Читать книгу Principles of Plant Genetics and Breeding - George Acquaah - Страница 301

One unique attribute found only in the apomictic backcross hybrids, irrespective of their possessing a 38‐chromosome (20Mz + 18Tr) or 39‐chromosome (30Mz + 9Tr) constitution, is the maintenance of their genetic composition. Theoretically, apomictic individuals will reproduce a genetic copy of themselves through the seed they produce. However, studies focused on this behavior in maize‐Tripsacum hybrids have proven this will not necessarily be the case.

First division restitution (FDR) can lead to chromosome doubling in intergeneric hybrids of various grasses, of which many are of polyploid or of complex polyploid origin (Xu and Joppa 1995). Consequently, unreduced gametes bypass the reductional division and are generated only by a normal equational division. This behavior can occur during megasporogenesis or microsporogenesis; however, in the case of pollen sterile apomictic maize‐Tripsacum hybrids, this behavior impacts genetic change by way of the megaspore. Studies utilizing both molecular and phenotypic evaluations have suggested that an FDR event can occur in apomictic Tripsacum dactyloides resulting in genome alterations in an apomictic genotype (Kindiger and Dewald 1996). This behavior has been visually verified by the occasional discovery of major chromosome rearrangements involving Mz6L, Tr16L, Mz2S, and other unknown maize and Tripsacum chromosomes during routine cytogenetic investigations involving both apomictic 38‐ and 39‐chromosome maize‐Tripsacum hybrids. This component of diplosporous apomixis in Tripsacum and maize‐Tripsacum hybrids has not been well studied or addressed.

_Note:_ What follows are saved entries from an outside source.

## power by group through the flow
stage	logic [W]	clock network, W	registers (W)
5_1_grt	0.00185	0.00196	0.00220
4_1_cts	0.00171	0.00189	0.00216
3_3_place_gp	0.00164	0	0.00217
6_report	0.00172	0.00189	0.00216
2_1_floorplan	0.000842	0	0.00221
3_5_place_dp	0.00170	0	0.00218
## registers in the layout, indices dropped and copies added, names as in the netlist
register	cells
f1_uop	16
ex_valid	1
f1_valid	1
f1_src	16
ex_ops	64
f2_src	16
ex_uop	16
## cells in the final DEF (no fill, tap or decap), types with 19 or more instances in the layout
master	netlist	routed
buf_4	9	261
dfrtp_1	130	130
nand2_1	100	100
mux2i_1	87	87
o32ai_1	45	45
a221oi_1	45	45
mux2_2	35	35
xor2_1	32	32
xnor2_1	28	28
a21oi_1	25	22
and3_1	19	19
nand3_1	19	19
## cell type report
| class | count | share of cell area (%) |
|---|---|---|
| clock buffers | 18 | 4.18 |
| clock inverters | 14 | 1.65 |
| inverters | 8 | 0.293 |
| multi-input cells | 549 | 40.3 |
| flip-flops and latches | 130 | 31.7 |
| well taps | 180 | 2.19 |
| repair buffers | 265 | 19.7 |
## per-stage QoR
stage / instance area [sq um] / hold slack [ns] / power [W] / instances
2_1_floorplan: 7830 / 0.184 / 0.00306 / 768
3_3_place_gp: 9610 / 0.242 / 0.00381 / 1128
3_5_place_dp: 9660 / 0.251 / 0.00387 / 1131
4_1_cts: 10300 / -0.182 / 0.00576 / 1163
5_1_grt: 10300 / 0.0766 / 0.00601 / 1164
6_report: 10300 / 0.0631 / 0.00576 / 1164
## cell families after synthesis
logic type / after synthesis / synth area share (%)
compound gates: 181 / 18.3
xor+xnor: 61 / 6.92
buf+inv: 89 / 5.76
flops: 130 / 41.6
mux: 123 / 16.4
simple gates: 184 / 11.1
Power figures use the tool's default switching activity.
`config.mk`:
```
export PLATFORM = sky130hd
export DESIGN_NAME = conv_sequencer_flat
export DESIGN_NICKNAME = d
export VERILOG_FILES = /design/src/rtl/conv_pkg.sv /design/src/rtl/conv_sequencer_if.sv /design/src/rtl/conv_window_mux.sv /design/src/rtl/conv_sequencer.sv /design/src/flat_wrapper.sv
export SDC_FILE = /design/constraint.sdc
export NUM_CORES = 1
export LEC_CHECK = 0
export CAP_MARGIN = 10
export CORE_MARGIN = 2
export CORE_UTILIZATION = 43
export CTS_CLUSTER_DIAMETER = 60
export DETAILED_ROUTE_END_ITERATION = 10
export GPL_ROUTABILITY_DRIVEN = 0
export GPL_TIMING_DRIVEN = 0
export PLACE_DENSITY = 0.77
export SYNTH_ARGS = -nofsm -noshare
export SYNTH_HDL_FRONTEND = slang
export SYNTH_SLANG_ARGS = --single-unit
```
`constraint.sdc`:
```
create_clock -name clk -period 6.7 [get_ports clk]
set_input_delay 1.675 -clock clk [delete_from_list [all_inputs] [get_ports clk]]
set_output_delay 1.675 -clock clk [all_outputs]
set_load 0.005 [all_outputs]
```
File: src/rtl/cache_flush_ctrl_if.sv
// Flush sequencer <-> cache array/bus signal bundle.
// master: the flush controller; slave: the cache side (arrays, bus, requester).
interface cache_flush_ctrl_if #(
   parameter int unsigned NUMWAYS = 4,
   parameter int unsigned SETLEN  = 9
) ();
   logic                FlushReq;
   logic                InvalidateReq;
   logic                Stall;
   logic [NUMWAYS-1:0]  ValidWay;
   logic [NUMWAYS-1:0]  DirtyWay;
   logic                WBAck;
   logic [SETLEN-1:0]   FlushAdr;
   logic [NUMWAYS-1:0]  FlushWay;
   logic                SelFlush;
   logic                WBReq;
   logic                ClearDirty;
   logic                ClearValid;
   logic                Busy;
   logic                FlushDone;

   modport master (
      input  FlushReq, InvalidateReq, Stall, ValidWay, DirtyWay, WBAck,
      output FlushAdr, FlushWay, SelFlush, WBReq, ClearDirty, ClearValid, Busy, FlushDone
   );

   modport slave (
      output FlushReq, InvalidateReq, Stall, ValidWay, DirtyWay, WBAck,
      input  FlushAdr, FlushWay, SelFlush, WBReq, ClearDirty, ClearValid, Busy, FlushDone
   );
endinterface

File: src/rtl/cache_flush_ctrl.sv
// Walks every (set, way) of the cache on flush/invalidate, writing back dirty
// valid lines via req/ack and clearing dirty/valid bits as it goes.
module cache_flush_ctrl #(
   parameter int unsigned NUMWAYS  = 4,
   parameter int unsigned SETLEN   = 9,
   parameter int unsigned NUMLINES = 128
) (
   input logic                clk,
   input logic                reset,
   cache_flush_ctrl_if.master bus
);

   localparam int unsigned WAYW = (NUMWAYS  > 1) ? $clog2(NUMWAYS)  : 1;
   localparam int unsigned SETW = (NUMLINES > 1) ? $clog2(NUMLINES) : 1;
   localparam logic [WAYW-1:0] LAST_WAY = WAYW'(NUMWAYS - 1);
   localparam logic [SETW-1:0] LAST_SET = SETW'(NUMLINES - 1);

   typedef enum logic [2:0] {
      S_IDLE  = 3'd0,
      S_READ  = 3'd1,
      S_CHECK = 3'd2,
      S_WB    = 3'd3,
      S_NEXT  = 3'd4,
      S_DONE  = 3'd5
   } state_t;

   state_t          r_state;
   state_t          w_state_nxt;
   logic [SETW-1:0] r_set;
   logic [SETW-1:0] w_set_nxt;
   logic [WAYW-1:0] r_way;
   logic [WAYW-1:0] w_way_nxt;
   logic            r_inv;
   logic            w_inv_nxt;
   logic            w_wbreq;
   logic            w_clr_dirty;
   logic            w_clr_valid;
   logic            w_done;
   logic            w_line_wb;
   logic            w_last;

   // Line needs a writeback only when it is both valid and dirty.
   assign w_line_wb = bus.ValidWay[r_way] & bus.DirtyWay[r_way];
   assign w_last    = (r_set == LAST_SET) && (r_way == LAST_WAY);

   // State and walk counters.
   always_ff @(posedge clk or negedge reset) begin
      if (!reset) begin
         r_state <= S_IDLE;
         r_set   <= '0;
         r_way   <= '0;
         r_inv   <= 1'b0;
      end else begin
         r_state <= w_state_nxt;
         r_set   <= w_set_nxt;
         r_way   <= w_way_nxt;
         r_inv   <= w_inv_nxt;
      end
   end

   // Next-state and strobe decode.
   always_comb begin
      w_state_nxt = r_state;
      w_set_nxt   = r_set;
      w_way_nxt   = r_way;
      w_inv_nxt   = r_inv;
      w_wbreq     = 1'b0;
      w_clr_dirty = 1'b0;
      w_clr_valid = 1'b0;
      w_done      = 1'b0;

      case (r_state)
         S_IDLE: begin
            if ((bus.FlushReq | bus.InvalidateReq) & ~bus.Stall) begin
               w_set_nxt   = '0;
               w_way_nxt   = '0;
               w_inv_nxt   = bus.InvalidateReq;
               w_state_nxt = S_READ;
            end
         end
         S_READ: begin
            if (!bus.Stall) w_state_nxt = S_CHECK;
         end
         S_CHECK: begin
            if (!bus.Stall) w_state_nxt = w_line_wb ? S_WB : S_NEXT;
         end
         S_WB: begin
            // Writeback handshake ignores Stall: the request must stay up.
            w_wbreq = 1'b1;
            if (bus.WBAck) begin
               w_clr_dirty = 1'b1;
               w_state_nxt = S_NEXT;
            end
         end
         S_NEXT: begin
            if (!bus.Stall) begin
               w_clr_valid = r_inv;
               w_way_nxt   = WAYW'(r_way + 1'b1);
               if (r_way == LAST_WAY) w_set_nxt = SETW'(r_set + 1'b1);
               if (w_last) begin
                  w_set_nxt   = '0;
                  w_way_nxt   = '0;
                  w_state_nxt = S_DONE;
               end else begin
                  w_state_nxt = S_READ;
               end
            end
         end
         S_DONE: begin
            if (!bus.Stall) begin
               w_done      = 1'b1;
               w_state_nxt = S_IDLE;
            end
         end
         default: w_state_nxt = S_IDLE;
      endcase
   end

   assign bus.FlushAdr   = SETLEN'(r_set);
   assign bus.FlushWay   = {{(NUMWAYS-1){1'b0}}, 1'b1} << r_way;
   assign bus.SelFlush   = (r_state != S_IDLE);
   assign bus.Busy       = (r_state != S_IDLE);
   assign bus.WBReq      = w_wbreq;
   assign bus.ClearDirty = w_clr_dirty;
   assign bus.ClearValid = w_clr_valid;
   assign bus.FlushDone  = w_done;

endmodule
## src/rtl/pc_seq_pkg.sv

```systemverilog
// pc_seq_pkg: shared state encoding and PC constants for the fetch sequencer.
package pc_seq_pkg;
   localparam int PC_W = 32;
   localparam logic [PC_W-1:0] DEF_PC_STEP = 32'd4;
   typedef enum logic [1:0] {
      IDLE     = 2'd0,
      RUN      = 2'd1,
      WAIT_ACK = 2'd2
   } state_t;
endpackage

```

## src/rtl/pc_sequencer_if.sv

```systemverilog
// pc_sequencer_if: ID/hazard/imem handshake bundle around the fetch sequencer.
interface pc_sequencer_if;
   import pc_seq_pkg::*;
   logic            start;
   logic            branch;
   logic            equal;
   logic [PC_W-1:0] branch_addr;
   logic            jump;
   logic [PC_W-1:0] jump_addr;
   logic            hazard_stall;
   logic            imem_ack;
   logic            imem_req;
   logic [PC_W-1:0] pc;
   logic            ifid_write;
   logic            ifid_flush;
   modport master (
      output start, branch, equal, branch_addr, jump, jump_addr, hazard_stall, imem_ack,
      input  imem_req, pc, ifid_write, ifid_flush
   );
   modport slave (
      input  start, branch, equal, branch_addr, jump, jump_addr, hazard_stall, imem_ack,
      output imem_req, pc, ifid_write, ifid_flush
   );
endinterface

```

## src/rtl/pc_next_sel.sv

```systemverilog
// pc_next_sel: priority select of next PC and IF/ID controls
// (stall > pending redirect > live redirect > sequential).
module pc_next_sel
   import pc_seq_pkg::*;
#(
   parameter logic [PC_W-1:0] STEP = DEF_PC_STEP
) (
   input  logic            i_stall,
   input  logic            i_ack,
   input  logic            i_pend_valid,
   input  logic [PC_W-1:0] i_pend_target,
   input  logic            i_live_redir,
   input  logic [PC_W-1:0] i_live_target,
   input  logic [PC_W-1:0] i_pc,
   output logic [PC_W-1:0] o_next_pc,
   output logic            o_write,
   output logic            o_flush,
   output logic            o_apply,
   output logic            o_latch
);
   assign o_apply   = ~i_stall & i_ack & (i_pend_valid | i_live_redir);
   assign o_latch   = ~i_stall & ~i_ack & i_live_redir;
   assign o_write   = ~i_stall;
   // a missing instruction is a bubble; a redirect squashes the wrong-path one
   assign o_flush   = ~i_stall & (~i_ack | o_apply);
   assign o_next_pc = (i_stall | ~i_ack) ? i_pc :
                      i_pend_valid       ? i_pend_target :
                      i_live_redir       ? i_live_target : i_pc + STEP;
endmodule

```

## src/rtl/pc_sequencer.sv

```systemverilog
// pc_sequencer: IF-stage PC owner sequencing redirects, load-use stalls and imem wait states.
// Define PC_SEQ_STAT_EN to add redirect_cnt_o / wait_cnt_o statistics counters.
module pc_sequencer
   import pc_seq_pkg::*;
#(
   parameter logic [PC_W-1:0] RESET_PC = '0,
   parameter logic [PC_W-1:0] PC_STEP  = DEF_PC_STEP
) (
   input  logic          clk_i,
   input  logic          rst_i,
   pc_sequencer_if.slave bus
`ifdef PC_SEQ_STAT_EN
   ,
   output logic [31:0]   redirect_cnt_o,
   output logic [31:0]   wait_cnt_o
`endif
);
   state_t          r_state, w_state_nxt;
   logic [PC_W-1:0] r_pc, r_pend_target, w_next_pc, w_live_target;
   logic            r_pend_valid, w_active, w_live_redir;
   logic            w_write, w_flush, w_apply, w_latch;

   assign w_active      = (r_state != IDLE);
   assign w_live_redir  = bus.jump | (bus.branch & bus.equal);
   assign w_live_target = bus.jump ? bus.jump_addr : bus.branch_addr;

   pc_next_sel #(.STEP(PC_STEP)) u_sel (
      .i_stall       (bus.hazard_stall),
      .i_ack         (bus.imem_ack),
      .i_pend_valid  (r_pend_valid),
      .i_pend_target (r_pend_target),
      .i_live_redir  (w_live_redir),
      .i_live_target (w_live_target),
      .i_pc          (r_pc),
      .o_next_pc     (w_next_pc),
      .o_write       (w_write),
      .o_flush       (w_flush),
      .o_apply       (w_apply),
      .o_latch       (w_latch)
   );

   // a stall keeps the state, but an ack during WAIT_ACK still ends the wait
   always_comb begin
      w_state_nxt = r_state;
      w_state_nxt = (r_state == IDLE)     ? (bus.start ? RUN : IDLE) :
                    (r_state == RUN)      ? ((bus.hazard_stall | bus.imem_ack) ? RUN : WAIT_ACK) :
                    (r_state == WAIT_ACK) ? (bus.imem_ack ? RUN : WAIT_ACK) : IDLE;
   end

   always_ff @(posedge clk_i) begin
      if (rst_i) begin
         r_state       <= IDLE;
         r_pc          <= RESET_PC;
         r_pend_valid  <= 1'b0;
         r_pend_target <= '0;
      end else begin
         r_state <= w_state_nxt;
         if (w_active) begin
            r_pc <= w_next_pc;
            if (w_apply) r_pend_valid <= 1'b0;
            else if (w_latch) begin
               r_pend_valid  <= 1'b1;
               r_pend_target <= w_live_target;
            end
         end
      end
   end

   assign bus.imem_req   = w_active;
   assign bus.pc         = r_pc;
   assign bus.ifid_write = w_active & w_write;
   assign bus.ifid_flush = w_active & w_flush;

`ifdef PC_SEQ_STAT_EN
   logic [31:0] r_redirect_cnt, r_wait_cnt;
   always_ff @(posedge clk_i) begin
      if (rst_i) begin
         r_redirect_cnt <= '0;
         r_wait_cnt     <= '0;
      end else begin
         if (w_active & w_apply) r_redirect_cnt <= r_redirect_cnt + 32'd1;
         if (r_state == WAIT_ACK) r_wait_cnt <= r_wait_cnt + 32'd1;
      end
   end
   assign redirect_cnt_o = r_redirect_cnt;
   assign wait_cnt_o     = r_wait_cnt;
`endif
endmodule

```

## src/flat_wrapper.sv

```systemverilog
// flat-port wrapper written by rule: the top's interface ports become plain ports
module pc_sequencer_flat import pc_seq_pkg::*;
#(
   parameter logic [PC_W-1:0] RESET_PC = '0,
   parameter logic [PC_W-1:0] PC_STEP  = DEF_PC_STEP
)
  (clk_i, rst_i, bus_start, bus_branch, bus_equal, bus_branch_addr, bus_jump, bus_jump_addr, bus_hazard_stall, bus_imem_ack, bus_imem_req, bus_pc, bus_ifid_write, bus_ifid_flush);
  pc_sequencer_if bus_i ();
  input  logic clk_i;
  input  logic rst_i;
  input wire logic [$bits(bus_i.start)-1:0] bus_start;
  input wire logic [$bits(bus_i.branch)-1:0] bus_branch;
  input wire logic [$bits(bus_i.equal)-1:0] bus_equal;
  input wire logic [$bits(bus_i.branch_addr)-1:0] bus_branch_addr;
  input wire logic [$bits(bus_i.jump)-1:0] bus_jump;
  input wire logic [$bits(bus_i.jump_addr)-1:0] bus_jump_addr;
  input wire logic [$bits(bus_i.hazard_stall)-1:0] bus_hazard_stall;
  input wire logic [$bits(bus_i.imem_ack)-1:0] bus_imem_ack;
  output wire logic [$bits(bus_i.imem_req)-1:0] bus_imem_req;
  output wire logic [$bits(bus_i.pc)-1:0] bus_pc;
  output wire logic [$bits(bus_i.ifid_write)-1:0] bus_ifid_write;
  output wire logic [$bits(bus_i.ifid_flush)-1:0] bus_ifid_flush;
  assign bus_i.start = bus_start;
  assign bus_i.branch = bus_branch;
  assign bus_i.equal = bus_equal;
  assign bus_i.branch_addr = bus_branch_addr;
  assign bus_i.jump = bus_jump;
  assign bus_i.jump_addr = bus_jump_addr;
  assign bus_i.hazard_stall = bus_hazard_stall;
  assign bus_i.imem_ack = bus_imem_ack;
  assign bus_imem_req = bus_i.imem_req;
  assign bus_pc = bus_i.pc;
  assign bus_ifid_write = bus_i.ifid_write;
  assign bus_ifid_flush = bus_i.ifid_flush;
  pc_sequencer #(.RESET_PC(RESET_PC), .PC_STEP(PC_STEP)) u_core (.clk_i(clk_i), .rst_i(rst_i), .bus(bus_i));
endmodule
```
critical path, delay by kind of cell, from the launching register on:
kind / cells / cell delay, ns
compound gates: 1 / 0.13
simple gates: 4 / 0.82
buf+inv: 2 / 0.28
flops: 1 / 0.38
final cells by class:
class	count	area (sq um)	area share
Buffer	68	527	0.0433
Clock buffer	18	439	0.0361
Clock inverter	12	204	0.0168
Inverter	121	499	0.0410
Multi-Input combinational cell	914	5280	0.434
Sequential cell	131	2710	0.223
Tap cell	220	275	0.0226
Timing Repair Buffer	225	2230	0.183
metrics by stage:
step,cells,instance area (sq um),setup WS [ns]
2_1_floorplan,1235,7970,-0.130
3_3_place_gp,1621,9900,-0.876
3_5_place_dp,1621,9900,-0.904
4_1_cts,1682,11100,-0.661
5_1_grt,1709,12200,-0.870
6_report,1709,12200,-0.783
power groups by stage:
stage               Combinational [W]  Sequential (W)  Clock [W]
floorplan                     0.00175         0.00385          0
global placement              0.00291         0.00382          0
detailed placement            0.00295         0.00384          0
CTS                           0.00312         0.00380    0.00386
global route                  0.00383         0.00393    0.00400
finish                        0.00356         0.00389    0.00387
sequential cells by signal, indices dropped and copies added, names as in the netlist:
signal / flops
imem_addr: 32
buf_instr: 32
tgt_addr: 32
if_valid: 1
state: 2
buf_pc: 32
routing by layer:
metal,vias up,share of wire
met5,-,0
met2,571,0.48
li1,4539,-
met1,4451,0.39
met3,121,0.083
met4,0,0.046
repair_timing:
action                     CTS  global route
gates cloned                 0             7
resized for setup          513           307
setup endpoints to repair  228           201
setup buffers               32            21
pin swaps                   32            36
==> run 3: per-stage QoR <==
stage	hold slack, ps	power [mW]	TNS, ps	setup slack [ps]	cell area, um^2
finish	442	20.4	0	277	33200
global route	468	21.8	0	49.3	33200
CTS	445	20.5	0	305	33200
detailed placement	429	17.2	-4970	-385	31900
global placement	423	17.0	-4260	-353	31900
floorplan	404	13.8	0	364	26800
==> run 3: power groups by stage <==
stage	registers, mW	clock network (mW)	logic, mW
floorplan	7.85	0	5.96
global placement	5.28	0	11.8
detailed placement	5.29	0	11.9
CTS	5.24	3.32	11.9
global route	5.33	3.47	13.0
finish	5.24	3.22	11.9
===== src/rtl/uart_rx_if.sv =====
// Receive-side bundle of the UART link: serial line in, received byte and status pulses out.
// dbg_state mirrors the receiver FSM state for checkers.
interface uart_rx_if;
    logic       rx;
    logic [7:0] doutrx;
    logic       donerx;
    logic       frame_err;
    logic       parity_err;
    logic [2:0] dbg_state;

    // Strobes are single-cycle; doutrx is only meaningful on and after a donerx pulse.
    modport master (
        input  rx,
        output doutrx, donerx, frame_err, parity_err, dbg_state
    );

    modport slave (
        output rx,
        input  doutrx, donerx, frame_err, parity_err, dbg_state
    );
endinterface
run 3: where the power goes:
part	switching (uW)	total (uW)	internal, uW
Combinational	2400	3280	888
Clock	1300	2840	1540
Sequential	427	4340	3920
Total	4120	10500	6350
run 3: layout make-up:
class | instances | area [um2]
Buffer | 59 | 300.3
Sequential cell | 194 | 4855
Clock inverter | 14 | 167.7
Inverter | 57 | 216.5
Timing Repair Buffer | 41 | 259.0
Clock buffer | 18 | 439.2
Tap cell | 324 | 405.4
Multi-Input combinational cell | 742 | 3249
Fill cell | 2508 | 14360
--- config.mk ---
export PLATFORM = sky130hd
export DESIGN_NAME = lfsr_stream_engine_flat
export DESIGN_NICKNAME = d
export VERILOG_FILES = /design/src/rtl/lfsr_stream_if.sv /design/src/rtl/lfsr_stream_engine.sv /design/src/flat_wrapper.sv
export SDC_FILE = /design/constraint.sdc
export NUM_CORES = 1
export LEC_CHECK = 0
export CAP_MARGIN = 20
export CORE_ASPECT_RATIO = 1.2
export CORE_MARGIN = 2
export CORE_UTILIZATION = 44
export CTS_BUF_LIST = sky130_fd_sc_hd__clkbuf_4
export DETAILED_ROUTE_END_ITERATION = 8
export PLACE_DENSITY_LB_ADDON = 0.1
export SYNTH_ARGS = -nofsm -noshare
export SYNTH_HDL_FRONTEND = slang
export SYNTH_SLANG_ARGS = --single-unit
--- constraint.sdc ---
create_clock -name clk -period 2.4 [get_ports clk]
set_clock_uncertainty 0.15 [all_clocks]
set_input_delay 0.24 -clock clk [delete_from_list [all_inputs] [get_ports clk]]
set_output_delay 0.24 -clock clk [all_outputs]
set_load 0.01 [all_outputs]
--- src/rtl/lfsr_stream_if.sv ---
// Register-write bus and valid/ready stream bundle for the LFSR stream engine.
// The engine connects through the slave modport; the driver side uses master.
interface lfsr_stream_if #(
  parameter int STEP = 10
) ();
  logic            write;
  logic [11:0]     addr;
  logic [31:0]     wdata;
  logic            s_valid;
  logic            s_ready;
  logic [STEP-1:0] s_data;
  logic            s_last;
  logic            m_valid;
  logic            m_ready;
  logic [STEP-1:0] m_data;
  logic            m_last;

  modport master (
    output write, addr, wdata,
    output s_valid, s_data, s_last, m_ready,
    input  s_ready, m_valid, m_data, m_last
  );

  modport slave (
    input  write, addr, wdata,
    input  s_valid, s_data, s_last, m_ready,
    output s_ready, m_valid, m_data, m_last
  );
endinterface

--- src/rtl/lfsr_stream_engine.sv ---
// Galois LFSR stream engine: STEP bits per beat in CRC or additive-scramble mode.
// Seed and control arrive on the register bus; one registered output stage.
module lfsr_stream_engine #(
  parameter int               LFSR_W    = 64,
  parameter logic [LFSR_W-1:0] POLY     = 64'h42F0_E1EB_A9EA_3693,
  parameter int               STEP      = 10,
  parameter logic [11:0]      ADDR_BASE = 12'h068
) (
  input  logic              clk,
  input  logic              rst,
  lfsr_stream_if.slave      bus,
  output logic [LFSR_W-1:0] state_o
);

  localparam int          NW        = LFSR_W / 32;
  localparam logic [11:0] CTRL_ADDR = ADDR_BASE + 12'(NW);

  logic [LFSR_W-1:0] state;
  logic [LFSR_W-1:0] seed;
  logic [LFSR_W-1:0] nxt;
  logic [STEP-1:0]   dout;
  logic [STEP-1:0]   m_data_q;
  logic              m_last_q;
  logic              m_valid_q;
  logic              mode;
  logic              auto_reseed;
  logic              ctrl_wr;
  logic              load;
  logic              accept;
  logic              reseed;

  assign bus.s_ready = ~m_valid_q | bus.m_ready;
  assign bus.m_valid = m_valid_q;
  assign bus.m_data  = m_data_q;
  assign bus.m_last  = m_last_q;
  assign state_o     = state;

  assign ctrl_wr = bus.write && (bus.addr == CTRL_ADDR);
  assign load    = ctrl_wr && bus.wdata[3];
  assign accept  = bus.s_valid && bus.s_ready;
  assign reseed  = accept && bus.s_last && auto_reseed;

  // Bit 0 of the tap mask is forced to 1 so n[0] always carries msb.
  always_comb begin : step_chain
    logic [LFSR_W-1:0] s;
    logic              msb;
    s    = state;
    msb  = 1'b0;
    dout = '0;
    for (int i = 0; i < STEP; i++) begin
      msb     = s[LFSR_W-1];
      dout[i] = mode ? (bus.s_data[i] ^ msb) : bus.s_data[i];
      s       = {s[LFSR_W-2:0], 1'b0}
              ^ ({LFSR_W{msb}} & {POLY[LFSR_W-1:1], 1'b1});
      s[0]    = s[0] ^ (~mode & bus.s_data[i]);
    end
    nxt = s;
  end

  always_ff @(posedge clk) begin
    if (rst) begin
      state       <= '0;
      seed        <= '0;
      mode        <= 1'b0;
      auto_reseed <= 1'b0;
      m_data_q    <= '0;
      m_last_q    <= 1'b0;
      m_valid_q   <= 1'b0;
    end else begin
      for (int k = 0; k < NW; k++) begin
        if (bus.write && (bus.addr == ADDR_BASE + 12'(k)))
          seed[32*k +: 32] <= bus.wdata;
      end

      if (ctrl_wr) begin
        mode        <= bus.wdata[0];
        auto_reseed <= bus.wdata[2];
      end

      if (load)
        state <= seed;
      else if (reseed)
        state <= seed;
      else if (accept)
        state <= nxt;

      if (accept) begin
        m_data_q  <= dout;
        m_last_q  <= bus.s_last;
        m_valid_q <= 1'b1;
      end else if (bus.m_ready) begin
        m_valid_q <= 1'b0;
      end
    end
  end

endmodule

Evaluation of both apomictic 38‐chromosome and 39‐chromosome individuals that have been increased over several locations for a minimum of 15 years (Figure B6.6), has shown that a low level of genome reorganization does occur, sometimes resulting in genome loss. This behavior is well documented in some of the apomictic Petrov materials and can only be visualized following the passage of time. The generation of a Mz6L‐Tr16L translocation is quite likely a product of this type of behavior (Kindiger and Dewald 1996; Kindiger et al. 1996b). In addition, a long‐term (15+ years) selection program in a 38‐chromosome (20Mz + 18Tr) apomictic genotype has resulted in a pollen sterile, apomictic line that has a near‐perfect resemblance to maize in its plant and ear characteristics (Figure B6.7a,b). Consequently, the occurrence of FDR events in apomictic maize‐Tripsacum hybrid should generate some concern regarding the development of apomictic off‐types which, over time, would increase the genetic non‐uniformity of a particular genotype.

Figure B6.6 A series of 39‐chromosome maize‐Tripsacum (30Mz + 9Tr) hybrids growing at the Japanese National Livestock and Grassland Research Institute, Nishinasuno, Japan.

Figure B6.7 (a) (left). A highly maize‐like 38‐chromosome apomictic maize‐Tripsacum hybrid. This selection has none or few tillers and exhibits a distinct maize phenotype. (b) (right). A top and second ear taken from one of these highly maize‐like apomictic individuals. Note the eight rows on the ear is rarely found in other apomictic maize‐Tripsacum hybrids.